Nie miało to kluczowego znaczenia, bo Barcelona rozgromiła Stelmet 93:64. Ale w kontekście kolejnych spotkań zdrowie graczy drużyny mistrza Polski, ukaranej zakazem dokonywania zagranicznych transferów, jest dziś bezcenne.

Przewlekły uraz leczy rzucający J.R. Reynolds. Wygląda na to, że dołączy do niego silny skrzydłowy Moldoveanu. Dziś wiemy tyle, że koszykarzowi coś się stało po kilku minutach walki z Barceloną. Doskwiera mu ból w plecach. W piątek Moldoveanu przejdzie badania, najpewniej w klinice Aldemed, która opiekuje się zawodnikami Stelmetu i ich rodzinami. Po nich lekarze powiedzą, co się stało.

Że sprawa może być poważana, świadczą dwie rzeczy: koszykarz nie wytrzymał do końca meczu na ławce rezerwowych.

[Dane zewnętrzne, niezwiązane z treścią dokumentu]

$ cat src/rtl/omm_ctrl.sv
module omm_ctrl
   import omm_pkg::*;
#(
   parameter int N  = 2,
   parameter int CW = 3
) (
   input  logic          clk,
   input  logic          rst_n,
   input  logic          start,
   output logic          clr,
   output logic          run,
   output logic          shift,
   output logic          busy,
   output logic          done,
   output logic [CW-1:0] step
);
   localparam logic [CW-1:0] LAST_COMP  = CW'(3 * N - 3);
   localparam logic [CW-1:0] LAST_DRAIN = CW'(N - 1);

   omm_state_e st;

   assign clr   = (st == ST_IDLE) && start;
   assign run   = (st == ST_COMP);
   assign shift = (st == ST_DRAIN);
   assign busy  = (st != ST_IDLE);

   always_ff @(posedge clk or negedge rst_n) begin
      if (!rst_n) begin
         st   <= ST_IDLE;
         step <= '0;
         done <= 1'b0;
      end else begin
         done <= 1'b0;
         unique case (st)
            ST_IDLE: if (start) begin
               st   <= ST_COMP;
               step <= '0;
            end
            ST_COMP: if (step == LAST_COMP) begin
               st   <= ST_DRAIN;
               step <= '0;
            end else begin
               step <= step + 1'b1;
            end
            ST_DRAIN: if (step == LAST_DRAIN) begin
               st   <= ST_IDLE;
               step <= '0;
               done <= 1'b1;
            end else begin
               step <= step + 1'b1;
            end
            default: st <= ST_IDLE;
         endcase
      end
   end

   a_r6_done_single: assert property (@(posedge clk) disable iff (!rst_n)
      done |=> !done);
   a_r6_done_after_drain: assert property (@(posedge clk) disable iff (!rst_n)
      done |-> ($past(st) == ST_DRAIN && st == ST_IDLE));
   a_r7_step_advances: assert property (@(posedge clk) disable iff (!rst_n)
      (st == ST_COMP && step != LAST_COMP) |=>
         (st == ST_COMP && step == CW'($past(step) + 1'b1)));
   a_r2_comp_to_drain: assert property (@(posedge clk) disable iff (!rst_n)
      (st == ST_COMP && step == LAST_COMP) |=> (st == ST_DRAIN && step == '0));
endmodule
<file path="src/rtl/isdn_chbuf_pkg.sv">
package isdn_chbuf_pkg;

    localparam int B_WIDTH = 32;
    localparam int D_WIDTH = 8;
    localparam int ADDR_W  = 2;
    localparam int STAT_W  = 16;
    localparam int N_CHAN  = 3;   // B1, B2, D
    localparam int N_BCH   = 2;

    typedef enum logic [ADDR_W-1:0] {
        SEL_STAT = 2'd0,
        SEL_B1   = 2'd1,
        SEL_B2   = 2'd2,
        SEL_D    = 2'd3
    } reg_sel_e;

    // Status word layout, bit 15 first.
    typedef struct packed {
        logic [3:0] rsvd;
        logic       b2_ovr;
        logic       b1_ovr;
        logic       b2_full;
        logic       b1_full;
        logic       b2_und;
        logic       b1_und;
        logic       b2_emp;
        logic       b1_emp;
        logic       d_ovr;
        logic       d_und;
        logic       d_emp;
        logic       d_full;
    } stat_t;

    localparam logic [STAT_W-1:0] STAT_RESET = 16'h0032;
    localparam logic [STAT_W-1:0] ERR_MASK   = 16'h0CCC;

    typedef struct packed {
        logic emp;
        logic und;
        logic full;
        logic ovr;
    } chan_flags_t;

    // Index 0 = B1, 1 = B2, 2 = D.
    function automatic stat_t build_stat(input chan_flags_t f [N_CHAN]);
        stat_t s;
        s.rsvd    = '0;
        s.b2_ovr  = f[1].ovr;
        s.b1_ovr  = f[0].ovr;
        s.b2_full = f[1].full;
        s.b1_full = f[0].full;
        s.b2_und  = f[1].und;
        s.b1_und  = f[0].und;
        s.b2_emp  = f[1].emp;
        s.b1_emp  = f[0].emp;
        s.d_ovr   = f[2].ovr;
        s.d_und   = f[2].und;
        s.d_emp   = f[2].emp;
        s.d_full  = f[2].full;
        return s;
    endfunction

endpackage

</file>
<file path="src/rtl/isdn_chbuf_decode.sv">
module isdn_chbuf_decode
    import isdn_chbuf_pkg::*;
#(
    parameter int NCH = N_CHAN
) (
    input  logic [ADDR_W-1:0] addr,
    input  logic              rd,
    input  logic              wr,
    output logic              stat_rd,
    output logic [NCH-1:0]    ch_rd,
    output logic [NCH-1:0]    ch_wr
);

    assign stat_rd = rd && (addr == SEL_STAT);

    for (genvar k = 0; k < NCH; k++) begin : g_ch
        localparam logic [ADDR_W-1:0] CH_ADDR = ADDR_W'(k + 1);
        assign ch_rd[k] = rd && (addr == CH_ADDR);
        assign ch_wr[k] = wr && (addr == CH_ADDR);
    end

endmodule

</file>
<file path="src/rtl/isdn_chbuf_tx_lane.sv">
module isdn_chbuf_tx_lane #(
    parameter int W = 32
) (
    input  logic         clk,
    input  logic         rst,
    input  logic         sf,
    input  logic         wr_en,
    input  logic [W-1:0] wr_data,
    input  logic         err_clr,
    output logic [W-1:0] line_out,
    output logic         empty,
    output logic         underrun
);

    logic [W-1:0] hold_q;

    always_ff @(posedge clk) begin
        if (rst) begin
            hold_q   <= '0;
            line_out <= '0;
            empty    <= 1'b1;
            underrun <= 1'b0;
        end else begin
            if (sf)
                line_out <= hold_q;         // repeats stale data when empty
            if (wr_en)
                hold_q <= wr_data;
            if (wr_en)
                empty <= 1'b0;              // fresh data pending wins
            else if (sf)
                empty <= 1'b1;
            if (sf && empty)
                underrun <= 1'b1;           // set beats clear
            else if (err_clr)
                underrun <= 1'b0;
        end
    end

endmodule

</file>
<file path="src/rtl/isdn_chbuf_rx_lane.sv">
module isdn_chbuf_rx_lane #(
    parameter int W = 32
) (
    input  logic         clk,
    input  logic         rst,
    input  logic         sf,
    input  logic [W-1:0] line_in,
    input  logic         rd_en,
    input  logic         err_clr,
    output logic [W-1:0] data,
    output logic         full,
    output logic         overrun
);

    always_ff @(posedge clk) begin
        if (rst) begin
            data    <= '0;
            full    <= 1'b0;
            overrun <= 1'b0;
        end else begin
            if (sf)
                data <= line_in;            // overwrite even when full
            if (sf)
                full <= 1'b1;
            else if (rd_en)
                full <= 1'b0;
            if (sf && full && !rd_en)
                overrun <= 1'b1;
            else if (err_clr)
                overrun <= 1'b0;
        end
    end

endmodule

</file>
<file path="src/rtl/isdn_chbuf.sv">
module isdn_chbuf
    import isdn_chbuf_pkg::*;
#(
    parameter int B_W = B_WIDTH,
    parameter int D_W = D_WIDTH
) (
    input  logic              clk,
    input  logic              rst,
    input  logic [ADDR_W-1:0] cpu_addr,
    input  logic              cpu_rd,
    input  logic              cpu_wr,
    input  logic [B_W-1:0]    cpu_wdata,
    output logic [B_W-1:0]    cpu_rdata,
    input  logic              sf_tick,
    input  logic [B_W-1:0]    rx_b1_line,
    input  logic [B_W-1:0]    rx_b2_line,
    input  logic [D_W-1:0]    rx_d_line,
    output logic [B_W-1:0]    tx_b1_line,
    output logic [B_W-1:0]    tx_b2_line,
    output logic [D_W-1:0]    tx_d_line
);

    localparam int PAD_STAT = B_W - STAT_W;
    localparam int PAD_D    = B_W - D_W;

    logic               stat_rd;
    logic [N_CHAN-1:0]  ch_rd;
    logic [N_CHAN-1:0]  ch_wr;
    chan_flags_t        flags [N_CHAN];
    stat_t              stat_s;
    logic [STAT_W-1:0]  stat_w;

    logic [B_W-1:0]     b_rx_in   [N_BCH];
    logic [B_W-1:0]     b_rx_data [N_BCH];
    logic [B_W-1:0]     b_tx_out  [N_BCH];
    logic [D_W-1:0]     d_rx_data;

    isdn_chbuf_decode #(.NCH(N_CHAN)) u_dec (
        .addr    (cpu_addr),
        .rd      (cpu_rd),
        .wr      (cpu_wr),
        .stat_rd (stat_rd),
        .ch_rd   (ch_rd),
        .ch_wr   (ch_wr)
    );

    assign b_rx_in[0] = rx_b1_line;
    assign b_rx_in[1] = rx_b2_line;

    for (genvar i = 0; i < N_BCH; i++) begin : g_bch
        isdn_chbuf_tx_lane #(.W(B_W)) u_tx (
            .clk      (clk),
            .rst      (rst),
            .sf       (sf_tick),
            .wr_en    (ch_wr[i]),
            .wr_data  (cpu_wdata),
            .err_clr  (stat_rd),
            .line_out (b_tx_out[i]),
            .empty    (flags[i].emp),
            .underrun (flags[i].und)
        );
        isdn_chbuf_rx_lane #(.W(B_W)) u_rx (
            .clk     (clk),
            .rst     (rst),
            .sf      (sf_tick),
            .line_in (b_rx_in[i]),
            .rd_en   (ch_rd[i]),
            .err_clr (stat_rd),
            .data    (b_rx_data[i]),
            .full    (flags[i].full),
            .overrun (flags[i].ovr)
        );
    end

    isdn_chbuf_tx_lane #(.W(D_W)) u_d_tx (
        .clk      (clk),
        .rst      (rst),
        .sf       (sf_tick),
        .wr_en    (ch_wr[2]),
        .wr_data  (cpu_wdata[D_W-1:0]),
        .err_clr  (stat_rd),
        .line_out (tx_d_line),
        .empty    (flags[2].emp),
        .underrun (flags[2].und)
    );

    isdn_chbuf_rx_lane #(.W(D_W)) u_d_rx (
        .clk     (clk),
        .rst     (rst),
        .sf      (sf_tick),
        .line_in (rx_d_line),
        .rd_en   (ch_rd[2]),
        .err_clr (stat_rd),
        .data    (d_rx_data),
        .full    (flags[2].full),
        .overrun (flags[2].ovr)
    );

    assign tx_b1_line = b_tx_out[0];
    assign tx_b2_line = b_tx_out[1];

    assign stat_s = build_stat(flags);
    assign stat_w = stat_s;

    always_comb begin
        cpu_rdata = '0;
        if (cpu_rd) begin
            unique case (reg_sel_e'(cpu_addr))
                SEL_STAT: cpu_rdata = {{PAD_STAT{1'b0}}, stat_w};
                SEL_B1:   cpu_rdata = b_rx_data[0];
                SEL_B2:   cpu_rdata = b_rx_data[1];
                SEL_D:    cpu_rdata = {{PAD_D{1'b0}}, d_rx_data};
            endcase
        end
    end

endmodule

</file>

Po meczu napisał na Twitterze, żeby modlić się za niego i za jego zdrowie, bo naprawdę tego teraz potrzebuje.

i

Trzymamy kciuki i czekamy na wieści o stanie zdrowia Vlada! Latem Moldoveanu przeszedł z PGE Turowa Zgorzelec do Zielonej Góry. Mówił, że jest wdzięczny szefom i trenerowi Stelmetu za daną szansę, dodawał, że w związku z tym ma tu dług do odpracowania. Dotąd szło mu świetnie. Był ważnym i skutecznym graczem mistrzowskiego zespołu z Zielonej Góry. Oby szybko wrócił do gry i treningów.